I’m trying to implement Stochastic pooling with pytorch. I’m implementing Stochastic max pooling and somehow my code doesn’t compute the gradients correctly and won’t work when propagating backward. The code can give the correct output but the gradients seem to be removed somewhere.

```
from torch.distributions.one_hot_categorical import OneHotCategorical as ohc
class RandomPool2d(nn.Module):
def __init__(self, kernal_size=2):
super().__init__()
self.ksize = tuple(kernal_size) if type(kernal_size) == int else kernal_size
self.p = self.ksize[0] * self.ksize[1]#self.p is the area of kernel size
def forward(self, inp: tc.Tensor):
if self.training:
bsz, chn, h, w = inp.size()
inp: tc.Tensor = tcf.unfold(inp, self.ksize, stride=self.ksize)

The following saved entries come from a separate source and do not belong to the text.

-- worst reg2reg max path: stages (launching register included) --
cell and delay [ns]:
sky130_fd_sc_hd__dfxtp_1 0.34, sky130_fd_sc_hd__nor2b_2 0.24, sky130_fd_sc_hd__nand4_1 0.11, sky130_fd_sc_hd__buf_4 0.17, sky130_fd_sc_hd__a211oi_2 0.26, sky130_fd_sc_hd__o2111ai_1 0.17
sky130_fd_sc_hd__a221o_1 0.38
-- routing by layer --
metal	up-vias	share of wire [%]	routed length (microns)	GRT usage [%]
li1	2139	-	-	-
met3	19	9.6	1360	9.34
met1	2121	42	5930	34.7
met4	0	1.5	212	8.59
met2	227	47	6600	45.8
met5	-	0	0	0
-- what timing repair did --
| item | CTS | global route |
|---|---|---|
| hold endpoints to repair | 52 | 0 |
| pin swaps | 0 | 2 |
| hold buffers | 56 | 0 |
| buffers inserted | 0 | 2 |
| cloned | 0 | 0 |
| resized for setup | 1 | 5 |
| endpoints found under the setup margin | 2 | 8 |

inp = inp.view(bsz, chn, self.p, -1).transpose_(2, 3).flatten(0, 2)
# mask=ohc(inp.softmax(1)).sample().to(dtype=tc.uint8) #this is just another way to create a one-hot represation of the indexes drawn
mask: tc.Tensor = tc.zeros_like(inp, dtype=tc.uint8)

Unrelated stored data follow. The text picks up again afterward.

<file path="src/rtl/dtx_params.svh">
// Constants of the data transfer decoder: fields, codes, reset values
`ifndef DTX_PARAMS_SVH
`define DTX_PARAMS_SVH

// Instruction field positions
`define DTX_OP_HI 15
`define DTX_OP_LO 12
`define DTX_DST_HI 11
`define DTX_DST_LO 8
`define DTX_SRC_HI 7
`define DTX_SRC_LO 4

// Major opcode groups (top nibble)
`define DTX_GRP_INDEX 4'h0
`define DTX_GRP_STLD 4'h1
`define DTX_GRP_IND_ST 4'h2
`define DTX_GRP_SYS 4'h4
`define DTX_GRP_LDLD 4'h5
`define DTX_GRP_IND_LD 4'h6
`define DTX_GRP_R0DSP 4'h8
`define DTX_GRP_PCW 4'h9
`define DTX_GRP_PCL 4'hd
`define DTX_GRP_IMM 4'he

// Low nibble codes
`define DTX_LO_MOVREG 4'h3

// System control codes (full word or low byte with register nibble)
`define DTX_CODE_CLRT 16'h0008
`define DTX_CODE_SETT 16'h0018
`define DTX_CODE_SLEEP 16'h001b
`define DTX_CODE_EXC_RET 16'h002b
`define DTX_LO8_LOOP_START 8'hdc
`define DTX_LO8_LOOP_END 8'hec
`define DTX_LO8_LOOP_COUNT 8'h14

// Status register bit positions
`define DTX_STAT_T 0
`define DTX_STAT_Q 8
`define DTX_STAT_M 9

// Reset values
`define DTX_STAT_RST 32'h0000_0000
`define DTX_GPR_RST 32'h0000_0000

// Minimum execution cycles with no wait states
`define DTX_MIN_CYCLES 1

`endif

</file>
<file path="src/rtl/dtx_pkg.sv">
// Types shared by the data transfer decoder modules
package dtx_pkg;

  typedef enum logic [1:0] {
    DTX_SZ_BYTE = 2'h0,
    DTX_SZ_WORD = 2'h1,
    DTX_SZ_LONG = 2'h2
  } dtx_size_e;

  typedef enum logic [3:0] {
    DTX_ST_RUN = 4'h1,
    DTX_ST_MEM = 4'h2,
    DTX_ST_LWB = 4'h4,
    DTX_ST_SLEEP = 4'h8
  } dtx_state_e;

  typedef logic [31:0] dtx_word_t;

endpackage

</file>
<file path="src/rtl/dtx_dec_if.sv">
// Decoder hand-off between the core and its address generator
`timescale 1ns/1ps
interface dtx_dec_if;
  import dtx_pkg::*;
  logic [15:0] insn;
  dtx_word_t pc;
  dtx_word_t src_val;
  dtx_word_t dst_val;
  dtx_word_t zero_val;
  logic mem;
  logic load;
  dtx_size_e size;
  dtx_word_t addr;
  dtx_word_t wdata;
  logic [3:0] ld_dst;
  logic alu_we;
  logic [3:0] alu_dst;
  dtx_word_t alu_val;
  logic upd_we;
  logic [3:0] upd_dst;
  dtx_word_t upd_val;
  logic misaligned;

  modport dec (
    input insn, pc, src_val, dst_val, zero_val,
    output mem, load, size, addr, wdata, ld_dst, alu_we, alu_dst, alu_val,
    output upd_we, upd_dst, upd_val, misaligned
  );
  modport core (
    output insn, pc, src_val, dst_val, zero_val,
    input mem, load, size, addr, wdata, ld_dst, alu_we, alu_dst, alu_val,
    input upd_we, upd_dst, upd_val, misaligned
  );
endinterface

</file>
<file path="src/rtl/dtx_ext.sv">
// Sign extension of loaded bytes and words
`timescale 1ns/1ps
module dtx_ext
  import dtx_pkg::*;
(
  input wire dtx_size_e size,
  input wire dtx_word_t raw,
  output dtx_word_t ext
);
  // Byte and word results are sign-extended, longwords pass unchanged
  always_comb begin
    case (size)
      DTX_SZ_BYTE: ext = {{24{raw[7]}}, raw[7:0]};
      DTX_SZ_WORD: ext = {{16{raw[15]}}, raw[15:0]};
      default: ext = raw;
    endcase
  end
endmodule

</file>
<file path="src/rtl/dtx_decode.sv">
// Address generation and operand selection for data transfer codes
`timescale 1ns/1ps
`include "dtx_params.svh"
module dtx_decode
  import dtx_pkg::*;
(
  dtx_dec_if.dec d
);
  logic [3:0] grp;
  logic [3:0] lo;
  logic [3:0] n;
  dtx_word_t disp4;
  dtx_word_t disp8;
  dtx_size_e sz;

  // Displacement is scaled by the operand size
  function automatic dtx_word_t scale(input dtx_word_t v, input dtx_size_e s);
    scale = v << s;
  endfunction

  // Byte count of an operand size
  function automatic dtx_word_t step(input dtx_size_e s);
    step = 32'h1 << s;
  endfunction

  assign grp = d.insn[`DTX_OP_HI:`DTX_OP_LO];
  assign lo = d.insn[3:0];
  assign n = d.insn[`DTX_DST_HI:`DTX_DST_LO];
  assign disp4 = {28'h0, d.insn[3:0]};
  assign disp8 = {24'h0, d.insn[7:0]};
  assign sz = dtx_size_e'(lo[1:0]);

  // Field decode, most significant nibble first
  always_comb begin
    d.mem = 1'b0;
    d.load = 1'b0;
    d.size = DTX_SZ_LONG;
    d.addr = 32'h0;
    d.wdata = d.src_val;
    d.ld_dst = n;
    d.alu_we = 1'b0;
    d.alu_dst = n;
    d.alu_val = 32'h0;
    d.upd_we = 1'b0;
    d.upd_dst = n;
    d.upd_val = 32'h0;
    case (grp)
      `DTX_GRP_IMM: begin
        d.alu_we = 1'b1;
        d.alu_val = {{24{d.insn[7]}}, d.insn[7:0]};
      end
      `DTX_GRP_PCW: begin
        d.mem = 1'b1;
        d.load = 1'b1;
        d.size = DTX_SZ_WORD;
        d.addr = scale(disp8, DTX_SZ_WORD) + d.pc;
      end
      `DTX_GRP_PCL: begin
        d.mem = 1'b1;
        d.load = 1'b1;
        d.addr = scale(disp8, DTX_SZ_LONG) + {d.pc[31:2], 2'h0};
      end
      `DTX_GRP_IND_LD: begin
        if (lo == `DTX_LO_MOVREG) begin
          d.alu_we = 1'b1;
          d.alu_val = d.src_val;
        end else if (lo[3] == 1'b0 && lo[1:0] != 2'h3) begin
          d.mem = 1'b1;
          d.load = 1'b1;
          d.size = sz;
          d.addr = d.src_val;
          d.upd_we = lo[2];
          d.upd_dst = d.insn[`DTX_SRC_HI:`DTX_SRC_LO];
          d.upd_val = d.src_val + step(sz);
        end
      end
      `DTX_GRP_IND_ST: begin
        if (lo[3] == 1'b0 && lo[1:0] != 2'h3) begin
          d.mem = 1'b1;
          d.size = sz;
          d.upd_we = lo[2];
          d.upd_val = d.dst_val - step(sz);
          // Pre-decrement writes to the already lowered address
          d.addr = lo[2] ? d.upd_val : d.dst_val;
        end
      end
      `DTX_GRP_R0DSP: begin
        if (d.insn[11:10] == 2'h0 && d.insn[9:8] != 2'h3 && d.insn[9:8] != 2'h2) begin
          d.mem = 1'b1;
          d.size = dtx_size_e'(d.insn[9:8]);
          // The base sits in the second nibble here; the first is part of the opcode
          d.addr = scale(disp4, d.size) + d.src_val;
          d.wdata = d.zero_val;
          d.ld_dst = 4'h0;
        end else if (d.insn[11:10] == 2'h1 && d.insn[9:8] != 2'h3 && d.insn[9:8] != 2'h2) begin
          d.mem = 1'b1;
          d.load = 1'b1;
          d.size = dtx_size_e'(d.insn[9:8]);
          d.addr = scale(disp4, d.size) + d.src_val;
          d.ld_dst = 4'h0;
        end
      end
      `DTX_GRP_STLD: begin
        d.mem = 1'b1;
        d.addr = scale(disp4, DTX_SZ_LONG) + d.dst_val;
      end
      `DTX_GRP_LDLD: begin
        d.mem = 1'b1;
        d.load = 1'b1;
        d.addr = scale(disp4, DTX_SZ_LONG) + d.src_val;
      end
      `DTX_GRP_INDEX: begin
        if (lo[1:0] != 2'h3 && lo[1:0] != 2'h2 || lo[3:0] == 4'h6 || lo[3:0] == 4'he) begin
          if (lo[3:2] == 2'h1) begin
            d.mem = 1'b1;
            d.size = sz;
            d.addr = d.zero_val + d.dst_val;
          end else if (lo[3:2] == 2'h3) begin
            d.mem = 1'b1;
            d.load = 1'b1;
            d.size = sz;
            d.addr = d.zero_val + d.src_val;
          end
        end
      end
      default: begin
        d.mem = 1'b0;
      end
    endcase
  end

  // Word and longword accesses must sit on their natural boundary
  assign d.misaligned = d.mem && ((d.size == DTX_SZ_WORD && d.addr[0]) ||
                                  (d.size == DTX_SZ_LONG && d.addr[1:0] != 2'h0));
endmodule

</file>
<file path="src/rtl/dtx_core.sv">
// Data transfer execution core: register file, bus sequencing, control ops
//
// Overview of operation
// - Cycle counts are minimums; waits may extend.
// - Stall when fetch and data access contend.
// - Stall next instruction using a just-loaded register.
// - Scale displacement by one, two or four.
// - Decode MSB first; nibbles select registers 0-15.
// - Status register holds M, Q and T.
// - Immediate move sign-extends eight bits, one cycle.
// - PC word load at disp*2+PC, sign-extended.
// - Indirect loads sign-extend bytes and words.
// - Post-increment adds operand size after load.
// - Pre-decrement subtracts size, then stores there.
// - Byte store of zero register, unscaled displacement.
// - Word store of zero register, displacement times two.
// - Long displacement store, displacement times four.
// - Byte displacement load into zero register.
// - Word displacement load into zero register.
// - Long displacement load into any register.
// - Indexed stores at zero register plus base.
// - Indexed loads at zero register plus source.
// - Loop start, end and count setting ops.
// - Sleep op enters power-down state.
// - Exception return op ends exception handling; here it only pulses exc_return.
`timescale 1ns/1ps
`include "dtx_params.svh"
module dtx_core
  import dtx_pkg::*;
#(
  parameter int REGS = 16,
  parameter int COUNT_W = 12
) (
  input wire logic mclk,
  input wire logic sys_rst,
  input wire logic [15:0] insn,
  input wire logic insn_valid,
  output logic insn_ready,
  input wire dtx_word_t pc,
  input wire logic fetch_busy,
  input wire logic wake,
  output logic bus_req,
  output logic bus_we,
  output dtx_size_e bus_size,
  output dtx_word_t bus_addr,
  output dtx_word_t bus_wdata,
  input wire dtx_word_t bus_rdata,
  input wire logic bus_ack,
  output logic addr_err,
  output logic exc_return,
  output logic sleeping,
  output dtx_word_t status_reg,
  output dtx_word_t loop_start,
  output dtx_word_t loop_end,
  output logic [COUNT_W-1:0] loop_count
);
  dtx_dec_if dec_bus ();
  dtx_state_e state;
  dtx_word_t gpr [REGS];
  dtx_word_t ld_data;
  dtx_word_t ld_ext;
  logic [3:0] ld_dst;
  logic ld_pend;
  logic upd_we;
  logic [3:0] upd_dst;
  dtx_word_t upd_val;
  logic take;
  logic is_sys;
  logic [7:0] sys_lo;
  logic hazard;

  // True when the code names a register through either nibble or implies the zero register
  function automatic logic reads_reg(input logic [15:0] c, input logic [3:0] r);
    logic implied_zero;
    implied_zero = (c[15:12] == `DTX_GRP_INDEX) || (c[15:12] == `DTX_GRP_R0DSP);
    reads_reg = (c[11:8] == r) || (c[7:4] == r) || (implied_zero && r == 4'h0);
  endfunction

  // Register file read ports into the decoder
  assign dec_bus.insn = insn;
  assign dec_bus.pc = pc;
  // Three read ports: both nibbles plus the implied zero register.
  // Reads are combinational so a code taken in write-back sees settled values.
  assign dec_bus.dst_val = gpr[insn[`DTX_DST_HI:`DTX_DST_LO]];
  assign dec_bus.src_val = gpr[insn[`DTX_SRC_HI:`DTX_SRC_LO]];
  assign dec_bus.zero_val = gpr[0];

  // The decoder is purely combinational; its outputs matter only on an
  // accepting edge, so glitches while a code is offered are harmless.
  // Keeping it apart lets the address adders be timed on their own.
  dtx_decode u_decode (
    .d(dec_bus.dec)
  );

  dtx_ext u_ext (
    .size(bus_size),
    .raw(bus_rdata),
    .ext(ld_ext)
  );

  // Loop set-up codes share one group and differ in the low byte
  assign sys_lo = insn[7:0];
  assign is_sys = (insn[15:12] == `DTX_GRP_SYS) &&
                  (sys_lo == `DTX_LO8_LOOP_START || sys_lo == `DTX_LO8_LOOP_END ||
                   sys_lo == `DTX_LO8_LOOP_COUNT);

  // The hazard test is deliberately coarse: it compares both nibbles even
  // where the low byte is a displacement or an immediate. That costs an
  // occasional needless stall but never lets a code read a stale register.
  // A code that only writes the loaded register stalls too, so the later
  // writer always wins.
  assign hazard = (state == DTX_ST_LWB) && reads_reg(insn, ld_dst);

  // Accept while running, or during the load write-back if there is no hazard.
  // A memory code waits while the fetch owns the bus, costing a cycle but never a slot.
  always_comb begin
    insn_ready = 1'b0;
    if (state == DTX_ST_RUN || (state == DTX_ST_LWB && !hazard)) begin
      insn_ready = !(dec_bus.mem && fetch_busy);
    end
  end
  assign take = insn_valid && insn_ready;

  // Sequencer: run, wait for the bus, write back a load, or sleep.
  //
  // Timing of a load, edge by edge:
  //   c0   code taken; request and the pending base update are latched
  //   c1   request stands with its address, size and direction
  //   cK   partner acknowledges; the base update lands at this edge
  //   cK+1 write-back cycle; the result enters the register file at its end
  // A store ends at cK and goes straight back to run. Only one access is
  // ever outstanding, so no queue or tag is needed on the data bus.
  //
  // The write-back cycle still accepts a new code, which keeps a run of
  // independent loads close to one per access. The price is the hazard
  // test above: a code that names the loaded register waits one cycle.
  // Sleep is left only through wake; no code is accepted meanwhile.
  always_ff @(posedge mclk) begin
    if (sys_rst) begin
      state <= DTX_ST_RUN;
    end else begin
      case (state)
        DTX_ST_RUN, DTX_ST_LWB: begin
          if (take && insn == `DTX_CODE_SLEEP) begin
            state <= DTX_ST_SLEEP;
          end else if (take && dec_bus.mem && !dec_bus.misaligned) begin
            state <= DTX_ST_MEM;
          end else begin
            state <= DTX_ST_RUN;
          end
        end
        DTX_ST_MEM: begin
          // Wait states only lengthen the access
          if (bus_ack) begin
            state <= ld_pend ? DTX_ST_LWB : DTX_ST_RUN;
          end
        end
        DTX_ST_SLEEP: begin
          if (wake) begin
            state <= DTX_ST_RUN;
          end
        end
        default: state <= DTX_ST_RUN;
      endcase
    end
  end

  // Bus request stands from the cycle after acceptance until acknowledged.
  // Address, size, direction and data stay put after the acknowledge too;
  // the partner must qualify them with the request, never on their own.
  always_ff @(posedge mclk) begin
    if (sys_rst) begin
      bus_req <= 1'b0;
      bus_we <= 1'b0;
      bus_size <= DTX_SZ_LONG;
      bus_addr <= 32'h0;
      bus_wdata <= 32'h0;
    end else if (take && dec_bus.mem && !dec_bus.misaligned) begin
      bus_req <= 1'b1;
      bus_we <= !dec_bus.load;
      bus_size <= dec_bus.size;
      bus_addr <= dec_bus.addr;
      bus_wdata <= dec_bus.wdata;
    end else if (bus_ack) begin
      bus_req <= 1'b0;
    end
  end

  // Pending load and base-register update, held across wait states.
  // Load data is extended on the way in so write-back is a plain copy.
  always_ff @(posedge mclk) begin
    if (sys_rst) begin
      ld_pend <= 1'b0;
      ld_dst <= 4'h0;
      upd_we <= 1'b0;
      upd_dst <= 4'h0;
      upd_val <= 32'h0;
      ld_data <= 32'h0;
    end else begin
      if (take && dec_bus.mem && !dec_bus.misaligned) begin
        ld_pend <= dec_bus.load;
        ld_dst <= dec_bus.ld_dst;
        upd_we <= dec_bus.upd_we;
        upd_dst <= dec_bus.upd_dst;
        upd_val <= dec_bus.upd_val;
      end
      if (state == DTX_ST_MEM && bus_ack) begin
        ld_data <= ld_ext;
      end
    end
  end

  // Misaligned accesses are dropped and flagged for one cycle.
  // Nothing else records them: the exception logic outside must act on
  // the pulse itself, and no register or base update is applied.
  always_ff @(posedge mclk) begin
    if (sys_rst) begin
      addr_err <= 1'b0;
    end else begin
      addr_err <= take && dec_bus.misaligned;
    end
  end

  // Register file writes; a load result overrides a same-register update.
  // The three write sources never fall on one register in one cycle: the update
  // lands a cycle before the load, and the hazard stall keeps immediates away.
  always_ff @(posedge mclk) begin
    if (sys_rst) begin
      for (int i = 0; i < REGS; i++) begin
        gpr[i] <= `DTX_GPR_RST;
      end
    end else begin
      if (take && dec_bus.alu_we) begin
        gpr[dec_bus.alu_dst] <= dec_bus.alu_val;
      end
      if (state == DTX_ST_MEM && bus_ack && upd_we) begin
        gpr[upd_dst] <= upd_val;
      end
      if (state == DTX_ST_LWB) begin
        gpr[ld_dst] <= ld_data;
      end
    end
  end

  // Status flags: transfers leave them alone, only T set and clear touch T.
  // Q and M have their places here for the division steps, which live in
  // another block; nothing in this one writes them.
  always_ff @(posedge mclk) begin
    if (sys_rst) begin
      status_reg <= `DTX_STAT_RST;
    end else if (take && insn == `DTX_CODE_SETT) begin
      status_reg[`DTX_STAT_T] <= 1'b1;
    end else if (take && insn == `DTX_CODE_CLRT) begin
      status_reg[`DTX_STAT_T] <= 1'b0;
    end
  end

  // Hardware loop registers loaded from the named register.
  // Only the low COUNT_W bits of a count are kept; larger values wrap.
  always_ff @(posedge mclk) begin
    if (sys_rst) begin
      loop_start <= 32'h0;
      loop_end <= 32'h0;
      loop_count <= '0;
    end else if (take && is_sys) begin
      if (sys_lo == `DTX_LO8_LOOP_START) begin
        loop_start <= dec_bus.dst_val;
      end else if (sys_lo == `DTX_LO8_LOOP_END) begin
        loop_end <= dec_bus.dst_val;
      end else begin
        loop_count <= dec_bus.dst_val[COUNT_W-1:0];
      end
    end
  end

  // Exception return is signalled to the sequencing logic outside.
  // Restoring the saved state and the jump back are not done here.
  always_ff @(posedge mclk) begin
    if (sys_rst) begin
      exc_return <= 1'b0;
    end else begin
      exc_return <= take && insn == `DTX_CODE_EXC_RET;
    end
  end

  assign sleeping = (state == DTX_ST_SLEEP);
endmodule

</file>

mask.scatter_(1, tc.multinomial(inp.softmax(1), 1), 1) #generate a one-hot representation of the index drawn
inp = inp.masked_select(mask)# use the indexs to choose from orginial tensor
inp = inp.view(bsz, chn, -1, 1).transpose_(2, 3)

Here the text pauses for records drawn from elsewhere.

[src/common/line_if.sv]
`timescale 1ns/1ns
interface line_if;
  logic [1:0] len_sel;
  logic two_stop;
  logic par_en;
  logic odd_parity_bit;
  logic rx_en;
  logic [3:0] speed;
  logic tx_load;
  logic [7:0] tx_data;
  logic tx_break;
  logic tx_empty;
  logic rx_avail;
  logic [10:0] rx_word;
  logic rx_clr;
  logic serial_in;
  logic serial_out;
  modport ctrl (output len_sel, two_stop, par_en, odd_parity_bit, rx_en, speed, tx_load,
    tx_data, tx_break, rx_clr, serial_in, input tx_empty, rx_avail, rx_word, serial_out);
  modport port (input len_sel, two_stop, par_en, odd_parity_bit, rx_en, speed, tx_load,
    tx_data, tx_break, rx_clr, serial_in, output tx_empty, rx_avail, rx_word, serial_out);
endinterface : line_if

return inp.view(bsz, chn, h // self.ksize[0], w // self.ksize[1])
else:
return tcf.max_pool2d(inp, self.ksize)
```

The usage of this code is exactly like other 2d pooling layers except the stride are always equal to kernel size.

I am quite new with pytorch and is unable to find out why is the gradients not computed correctly

Can anyone help me solve this problem?